Crystal Structure and Conformational Dynamics of Pyrococcus furiosus Prolyl Oligopeptidase

• Published in: Biochemistry (Easton) Vol. 58; no. 12; pp. 1616 - 1626
• Main Authors: Ellis-Guardiola, Ken, Rui, Huan, Beckner, Ryan L, Srivastava, Poonam, Sukumar, Narayanasami, Roux, Benoît, Lewis, Jared C
• Format: Journal Article
• Language: English
• Published: United States American Chemical Society 26.03.2019; American Chemical Society (ACS)
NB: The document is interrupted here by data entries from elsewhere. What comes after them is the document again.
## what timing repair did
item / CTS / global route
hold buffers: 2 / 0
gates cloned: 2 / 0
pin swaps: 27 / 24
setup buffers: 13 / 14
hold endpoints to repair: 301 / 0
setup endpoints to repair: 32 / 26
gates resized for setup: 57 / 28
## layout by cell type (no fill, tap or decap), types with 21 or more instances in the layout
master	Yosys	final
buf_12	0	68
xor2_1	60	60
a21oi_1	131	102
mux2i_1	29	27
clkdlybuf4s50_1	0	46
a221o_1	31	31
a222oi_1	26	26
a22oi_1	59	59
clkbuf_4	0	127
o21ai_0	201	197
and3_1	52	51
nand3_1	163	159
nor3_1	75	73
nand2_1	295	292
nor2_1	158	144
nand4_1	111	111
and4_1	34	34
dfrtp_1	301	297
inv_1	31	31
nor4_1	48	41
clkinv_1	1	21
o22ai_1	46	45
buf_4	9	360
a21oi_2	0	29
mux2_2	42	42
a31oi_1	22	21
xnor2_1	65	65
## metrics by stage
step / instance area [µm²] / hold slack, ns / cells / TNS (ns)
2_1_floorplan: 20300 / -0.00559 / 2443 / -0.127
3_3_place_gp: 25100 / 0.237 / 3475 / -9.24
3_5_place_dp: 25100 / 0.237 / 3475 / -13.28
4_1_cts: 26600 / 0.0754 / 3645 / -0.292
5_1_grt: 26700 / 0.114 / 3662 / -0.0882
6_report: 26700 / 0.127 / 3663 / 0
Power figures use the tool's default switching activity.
==> config.mk <==
export PLATFORM = sky130hd
export DESIGN_NAME = mult_arbiter
export DESIGN_NICKNAME = d
export VERILOG_FILES = /design/src/rtl/mult_arbiter_pkg.sv /design/src/rtl/mult_arbiter_rr_pick.sv /design/src/rtl/mult_arbiter.sv
export SDC_FILE = /design/constraint.sdc
export NUM_CORES = 1
export LEC_CHECK = 0
export BUFFER_PORTS_ARGS = -buffer_cell sky130_fd_sc_hd__buf_2
export CAP_MARGIN = 25
export CORE_ASPECT_RATIO = 1.2
export CORE_MARGIN = 2
export CORE_UTILIZATION = 52
export CTS_BUF_LIST = sky130_fd_sc_hd__clkbuf_4
export CTS_CLUSTER_DIAMETER = 150
export DETAILED_ROUTE_END_ITERATION = 12
export GPL_ROUTABILITY_DRIVEN = 1
export PLACE_DENSITY_LB_ADDON = 0.08
export SETUP_SLACK_MARGIN = 0.15
export SLEW_MARGIN = 20
export SYNTH_ARGS = -nofsm -noshare
export SYNTH_HDL_FRONTEND = slang
export SYNTH_SLANG_ARGS = --single-unit
==> constraint.sdc <==
create_clock -name i_clk -period 1.9 [get_ports i_clk]
set_clock_uncertainty 0.1 [all_clocks]
set_input_delay 0.38 -clock i_clk [delete_from_list [all_inputs] [get_ports i_clk]]
set_output_delay 0.38 -clock i_clk [all_outputs]
set_load 0.005 [all_outputs]
$ cat config.mk
export PLATFORM = sky130hd
export DESIGN_NAME = al_mul_acc_flat
export DESIGN_NICKNAME = d
export VERILOG_FILES = /design/src/rtl/al_mul_acc_if.sv /design/src/rtl/al_mul_acc.sv /design/src/flat_wrapper.sv
export SDC_FILE = /design/constraint.sdc
export NUM_CORES = 1
export LEC_CHECK = 0
export ABC_CLOCK_PERIOD_IN_PS = 10300
export CORE_UTILIZATION = 29
export DETAILED_ROUTE_END_ITERATION = 8
export PLACE_DENSITY = 0.58
export SLEW_MARGIN = 20
export SYNTH_ARGS = -nofsm -noshare
export SYNTH_HDL_FRONTEND = slang
export SYNTH_SLANG_ARGS = --single-unit
$ cat constraint.sdc
create_clock -name mclk -period 10.3 [get_ports mclk]
set_input_delay 1.03 -clock mclk [delete_from_list [all_inputs] [get_ports mclk]]
set_output_delay 1.03 -clock mclk [all_outputs]
set_load 0.01 [all_outputs]
$ cat src/rtl/al_mul_acc_if.sv
// Operand/result bundle for the shift-and-add multiply-accumulate unit.
interface al_mul_acc_if #(
  parameter int unsigned N = 16
);
  logic           en;
  logic           start;
  logic [N-1:0]   Multiplicand;
  logic [N-1:0]   Multiplier;
  logic [N-1:0]   Addend;
  logic [2*N-1:0] Product;
  logic           exceeds_n;
  logic           busy;
  logic           done;

  modport master (
    output en, start, Multiplicand, Multiplier, Addend,
    input  Product, exceeds_n, busy, done
  );

  modport slave (
    input  en, start, Multiplicand, Multiplier, Addend,
    output Product, exceeds_n, busy, done
  );
endinterface
File: src/rtl/b16_mem_arb.sv
// b16_mem_arb: shares the b16 single-port RAM between the CPU bus and the
// UART debugger bus. One access at a time is latched, the RAM handshake is
// sequenced with wait states and a timeout, and a one-cycle ack is returned.
// Macro: B16_ARB_RR_EN selects round-robin arbitration (see b16_arb_pick).
// Parameter: TO_W -- timeout counter width; an access is abandoned after
//   2^TO_W-1 BUSY cycles without mem_ready.
// Ports:
//   clk, nreset                    clock, async active-low reset
//   cpu_r/cpu_wr/cpu_addr/cpu_wdata CPU request (wr[1] = high byte)
//   cpu_ack                        one-cycle CPU completion pulse
//   dbg_r/dbg_wr/dbg_addr/dbg_wdata debugger request
//   dbg_halt                       blocks new CPU grants
//   dbg_status                     {5'b0, timeout, dbg_ack, halted}
//   rdata                          read data, valid while an ack is high
//   mem_cs/mem_r/mem_wr/mem_addr/mem_wdata  RAM request (word address)
//   mem_rdata, mem_ready           RAM response
//
// state | meaning
// IDLE  | waiting for a pending request; grants and latches the winner
// BUSY  | mem_* held, waiting for mem_ready or timeout
// DONE  | ack high for this cycle; requests ignored
module b16_mem_arb
  import b16_arb_pkg::*;
#(
  parameter int TO_W = 8
) (
  input  logic        clk,
  input  logic        nreset,
  input  logic        cpu_r,
  input  logic [1:0]  cpu_wr,
  input  logic [15:0] cpu_addr,
  input  logic [15:0] cpu_wdata,
  output logic        cpu_ack,
  input  logic        dbg_r,
  input  logic [1:0]  dbg_wr,
  input  logic [15:0] dbg_addr,
  input  logic [15:0] dbg_wdata,
  input  logic        dbg_halt,
  output logic [7:0]  dbg_status,
  output logic [15:0] rdata,
  output logic        mem_cs,
  output logic        mem_r,
  output logic [1:0]  mem_wr,
  output logic [14:0] mem_addr,
  output logic [15:0] mem_wdata,
  input  logic [15:0] mem_rdata,
  input  logic        mem_ready
);

  localparam logic [TO_W-1:0] TO_ONE  = TO_W'(1);
  localparam logic [TO_W-1:0] TO_LAST = {TO_W{1'b1}} - TO_ONE;

  logic [1:0]      state_q, state_d;
  logic            winner_q, winner_d;
  logic            mem_cs_q, mem_cs_d;
  logic            mem_r_q, mem_r_d;
  logic [1:0]      mem_wr_q, mem_wr_d;
  logic [14:0]     mem_addr_q, mem_addr_d;
  logic [15:0]     mem_wdata_q, mem_wdata_d;
  logic [15:0]     rdata_q, rdata_d;
  logic            ack_q, ack_d;
  logic [TO_W-1:0] to_cnt_q, to_cnt_d;
  logic            to_flag_q, to_flag_d;

  req_t cpu_req, dbg_req, sel_req;
  logic cpu_pend, dbg_pend;
  logic grant, pick_win;
  logic halted;
  logic unused_addr_lsb;

  // Byte-address LSB is not part of the RAM word address.
  assign unused_addr_lsb = cpu_addr[0] ^ dbg_addr[0];

  assign cpu_req  = '{r: cpu_r, wr: cpu_wr, addr: cpu_addr[15:1], wdata: cpu_wdata};
  assign dbg_req  = '{r: dbg_r, wr: dbg_wr, addr: dbg_addr[15:1], wdata: dbg_wdata};
  assign cpu_pend = req_pending(cpu_req);
  assign dbg_pend = req_pending(dbg_req);

  b16_arb_pick u_pick (
    .cpu_pend (cpu_pend),
    .dbg_pend (dbg_pend),
    .dbg_halt (dbg_halt),
`ifdef B16_ARB_RR_EN
    .last_win (winner_q),
`endif
    .grant    (grant),
    .win      (pick_win)
  );

  assign sel_req = (pick_win == WIN_DBG) ? dbg_req : cpu_req;

  always_comb begin
    state_d     = state_q;
    winner_d    = winner_q;
    mem_cs_d    = mem_cs_q;
    mem_r_d     = mem_r_q;
    mem_wr_d    = mem_wr_q;
    mem_addr_d  = mem_addr_q;
    mem_wdata_d = mem_wdata_q;
    rdata_d     = rdata_q;
    ack_d       = 1'b0;
    to_cnt_d    = to_cnt_q;
    to_flag_d   = to_flag_q;

    case (state_q)
      ST_IDLE: begin
        if (grant) begin
          winner_d    = pick_win;
          mem_cs_d    = 1'b1;
          mem_r_d     = sel_req.r;
          mem_wr_d    = sel_req.wr;
          mem_addr_d  = sel_req.addr;
          mem_wdata_d = sel_req.wdata;
          to_cnt_d    = '0;
          state_d     = ST_BUSY;
        end
      end
      ST_BUSY: begin
        if (mem_ready) begin
          rdata_d  = mem_rdata;
          ack_d    = 1'b1;
          mem_cs_d = 1'b0;
          mem_r_d  = 1'b0;
          mem_wr_d = 2'b00;
          state_d  = ST_DONE;
          if (winner_q == WIN_DBG) to_flag_d = 1'b0;
        end else begin
          to_cnt_d = to_cnt_q + TO_ONE;
          // Counter steps to all ones on this edge: abandon the access.
          if (to_cnt_q == TO_LAST) begin
            rdata_d  = 16'h0000;
            ack_d    = 1'b1;
            mem_cs_d = 1'b0;
            mem_r_d  = 1'b0;
            mem_wr_d = 2'b00;
            state_d  = ST_DONE;
            if (winner_q == WIN_DBG) to_flag_d = 1'b1;
          end
        end
      end
      ST_DONE: begin
        state_d = ST_IDLE;
      end
      default: begin
        state_d = ST_IDLE;
      end
    endcase
  end

  always_ff @(posedge clk or negedge nreset) begin
    if (!nreset) begin
      state_q     <= ST_IDLE;
      winner_q    <= WIN_CPU;
      mem_cs_q    <= 1'b0;
      mem_r_q     <= 1'b0;
      mem_wr_q    <= 2'b00;
      mem_addr_q  <= '0;
      mem_wdata_q <= '0;
      rdata_q     <= '0;
      ack_q       <= 1'b0;
      to_cnt_q    <= '0;
      to_flag_q   <= 1'b0;
    end else begin
      state_q     <= state_d;
      winner_q    <= winner_d;
      mem_cs_q    <= mem_cs_d;
      mem_r_q     <= mem_r_d;
      mem_wr_q    <= mem_wr_d;
      mem_addr_q  <= mem_addr_d;
      mem_wdata_q <= mem_wdata_d;
      rdata_q     <= rdata_d;
      ack_q       <= ack_d;
      to_cnt_q    <= to_cnt_d;
      to_flag_q   <= to_flag_d;
    end
  end

  // Halted unless the CPU owns an access in flight.
  assign halted = dbg_halt & ((state_q == ST_IDLE) | (winner_q != WIN_CPU));

  always_comb begin
    dbg_status            = '0;
    dbg_status[STAT_HALT] = halted;
    dbg_status[STAT_ACK]  = ack_q & (winner_q == WIN_DBG);
    dbg_status[STAT_TO]   = to_flag_q;
  end

  assign cpu_ack   = ack_q & (winner_q == WIN_CPU);
  assign rdata     = rdata_q;
  assign mem_cs    = mem_cs_q;
  assign mem_r     = mem_r_q;
  assign mem_wr    = mem_wr_q;
  assign mem_addr  = mem_addr_q;
  assign mem_wdata = mem_wdata_q;

endmodule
• Subjects: Archaeal Proteins - chemistry; Archaeal Proteins - genetics; BASIC BIOLOGICAL SCIENCES; Catalytic Domain - genetics; Chemical structure; Conformation; Crystal structure; Crystallography, X-Ray; INORGANIC, ORGANIC, PHYSICAL, AND ANALYTICAL CHEMISTRY; Ions; Molecular Dynamics Simulation; Mutagenesis, Site-Directed; Mutation; Peptides and proteins; Protein Conformation; Protein Domains; Pyrococcus furiosus - enzymology; Serine Endopeptidases - chemistry; Serine Endopeptidases - genetics
• ISSN: 0006-2960; 1520-4995
• DOI: 10.1021/acs.biochem.9b00031

Enzymes in the prolyl oligopeptidase family possess unique structures and substrate specificities that are important for their biological activity and for potential biocatalytic applications. The crystal structures of Pyrococcus furiosus (Pfu) prolyl oligopeptidase (POP) and the corresponding S477C mutant were determined to 1.9 and 2.2 Å resolution, respectively. The wild type enzyme crystallized in an open conformation, indicating that this state is readily accessible, and it contained bound chloride ions and a prolylproline ligand. These structures were used as starting points for molecular dynamics simulations of Pfu POP conformational dynamics. The simulations showed that large-scale domain opening and closing occurred spontaneously, providing facile substrate access to the active site. Movement of the loop containing the catalytically essential histidine into a conformation similar to those found in structures with fully formed catalytic triads also occurred. This movement was modulated by chloride binding, providing a rationale for experimentally observed activation of POP peptidase catalysis by chloride. Thus, the structures and simulations reported in this study, combined with existing biochemical data, provide a number of insights into POP catalysis.